Nadia Rossi (Host) (03:09): 

Yeah, it kind of gave you a perspective on tangible things, but also when that tangible thing is gone, the memories that hold in that tangible thing? 

Willow (Guest) (03:18): 

Absolutely, yeah, yeah. I mean, you can look at a photograph as much as you want, but putting yourself and surrounding yourself somewhere that someone once was is I found it very, very comforting. And so to have that kind of wiped out from under me, that was the hardest part. But in terms of actually dealing with the event, we kind of just threw our arms off in the air and went, “What’s next?” 

Nadia Rossi (Host) (03:37): 

When you experienced the storm, who was there with you at the time? Were you all home? 

Willow (Guest) (03:43): 

Yeah, so it was quite a whirlwind of a few minutes that it happened. I woke up at 6:00 AM on the dot to get up for work. Normally, I’m up at 5:30 making breakfast in the kitchen, but for some reason I snoozed my alarm. Snoozing my alarm saved my life that morning. I would’ve been pretty much in a direct line to where the tree hit, so the tree fell and split straight down the middle of the house through our kitchen window, and that’s where I would’ve been, which is pretty freaky to think about, but I try not to as much as I can. 

(04:13): 

And so yeah, the noise in my alarm had vanished after I hit end, got up for the day. And as I lifted my head off the pillow, I just felt this huge rumble and this cracking noise that I couldn’t quite place because I’d never heard anything like it. I looked up at my ceiling and it was just brown. It was just brown, and this brown was coming closer, and I had no idea what to do. So it almost felt scripted at the time, but I just shut my eyes and sat up and braced myself for whatever was about to happen, which I wasn’t sure. And then just silence. As quickly as it was loud, it was just completely quiet. 

(04:51): 

I felt things in my hair, but I wasn’t sure what it was. And I started picking plaster up. I looked up and all I saw was just this branch staring back at me. And I think obviously I didn’t measure it, but it was about a foot from my head. It was just my mother and I home. My brother was at a friend’s house luckily because his bed’s under a supporting beam that got cracked into. 

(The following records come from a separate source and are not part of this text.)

From an optimization exercise on the open Yosys and OpenROAD flow, aimed at small area and a short achievable clock period; shortcuts taken in it are not production practice.
No functional check of the RTL was part of any run shown here.
Power and IR drop assume default switching activity.

File: design/flow/config.mk
export PLATFORM = sky130hd
export DESIGN_NAME = QPU_V
export DESIGN_NICKNAME = QPU_V
export VERILOG_FILES = /design/flow/design.v
export SDC_FILE = /design/flow/constraint.sdc
export NUM_CORES = 4
export LEC_CHECK = 0
export CAP_MARGIN = 20
export CORE_MARGIN = 2
export CORE_UTILIZATION = 40
export SETUP_SLACK_MARGIN = 2.5
export SLEW_MARGIN = 20
File: design/flow/constraint.sdc
create_clock -name core_clock -period 6.0 [get_ports {clk}]
set_input_delay 1.2000 -clock core_clock [delete_from_list [all_inputs] [get_ports {clk}]]
set_output_delay 1.2000 -clock core_clock [all_outputs]
set_load 0.01 [all_outputs]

Nadia Rossi (Host) (05:09): 

And after the storm, were you able to stay together as a family? Were you able to find somewhere to stay? 

Willow (Guest) (05:15): 

So the second that the tree fell, the house was deemed unlivable, uninhabitable I think they used. So we have to split up. There was no one that could house all three of us and my dog. So my mum couch-surfed. I think she stayed at three different people’s houses in that, it was from October to February. My brother stayed with his best friend. We were very grateful that they had the room for him. And for the first, I think about month, I lived in a motel and it was awful. After that, I was very, very grateful that a friend of mine took me in and had a spare room for me, and I slept on the couch for months. 

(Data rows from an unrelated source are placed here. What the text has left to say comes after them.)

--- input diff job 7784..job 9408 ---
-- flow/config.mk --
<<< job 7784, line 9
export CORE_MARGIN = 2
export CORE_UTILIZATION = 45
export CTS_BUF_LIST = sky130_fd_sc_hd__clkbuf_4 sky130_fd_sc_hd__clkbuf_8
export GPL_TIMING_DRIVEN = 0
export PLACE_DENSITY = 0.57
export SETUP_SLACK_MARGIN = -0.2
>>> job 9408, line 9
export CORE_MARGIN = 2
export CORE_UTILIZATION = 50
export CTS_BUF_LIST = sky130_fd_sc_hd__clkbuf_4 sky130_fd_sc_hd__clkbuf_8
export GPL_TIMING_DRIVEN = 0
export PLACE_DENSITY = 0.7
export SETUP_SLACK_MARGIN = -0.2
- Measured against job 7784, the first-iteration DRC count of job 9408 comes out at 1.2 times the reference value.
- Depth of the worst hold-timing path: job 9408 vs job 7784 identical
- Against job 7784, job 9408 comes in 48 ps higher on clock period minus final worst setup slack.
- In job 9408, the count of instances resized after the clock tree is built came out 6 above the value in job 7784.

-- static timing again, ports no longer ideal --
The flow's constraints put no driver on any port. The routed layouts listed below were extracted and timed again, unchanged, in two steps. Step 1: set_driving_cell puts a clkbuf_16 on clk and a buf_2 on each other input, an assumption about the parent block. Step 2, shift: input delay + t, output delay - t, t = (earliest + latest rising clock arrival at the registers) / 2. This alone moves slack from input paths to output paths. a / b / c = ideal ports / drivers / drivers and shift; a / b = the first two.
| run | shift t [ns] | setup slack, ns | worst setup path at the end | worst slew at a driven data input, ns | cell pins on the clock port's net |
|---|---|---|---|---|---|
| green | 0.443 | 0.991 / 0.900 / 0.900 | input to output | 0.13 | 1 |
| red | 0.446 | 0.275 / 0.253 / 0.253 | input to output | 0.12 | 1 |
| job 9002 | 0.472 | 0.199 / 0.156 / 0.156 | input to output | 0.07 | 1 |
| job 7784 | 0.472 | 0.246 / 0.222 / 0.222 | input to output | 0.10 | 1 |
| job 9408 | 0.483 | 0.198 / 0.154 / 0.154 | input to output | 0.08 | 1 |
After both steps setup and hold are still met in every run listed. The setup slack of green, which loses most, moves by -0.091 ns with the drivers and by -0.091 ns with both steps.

Nadia Rossi (Host) (05:53): 

How do you feel that impacted the recovery process with the three of you being separated? 

Willow (Guest) (05:59): 

It was hard. It was definitely hard. I think that my younger brother had to learn independence very, very quickly. He’s always been good at relying on himself, but to not have the fallback of his mum at every waking moment was hard. I think mum struggled a lot as well. No mother wants to be away from her kids. And then on top of that, we were grieving. We were navigating a whole new world that we’d never had to deal with or never thought that we would have to deal with. And so to have that on top of it all, it definitely didn’t help. And then Covid as well, we had Covid going on. And so we were isolating. I was about to have a surgery, and so I had to isolate from not only the people in the house, but I couldn’t see my family. So yeah, it was a bit of a whirlwind those few months. 

Nadia Rossi (Host) (06:46): 

As an older sibling, did you feel like you needed to help with the recovery efforts of your family? 

Willow (Guest) (06:52): 

Yeah, I think I’ve kind of always been pretty level-headed when it comes to situations like that. Obviously probably the biggest disaster I’d suffered was a flat tyre on the way to work, but I’d been pretty logical about everything. And then seeing mum panic and seeing my brother lost during that event after he’d come back home, I realised that I had no choice or I thought that I had no choice, but just step in, especially being with dad gone, I feel like I need to fill the shoes of that kind of role of someone that people can look to and be relied upon. And I think it helped my process as well with the recovery because I had a purpose. 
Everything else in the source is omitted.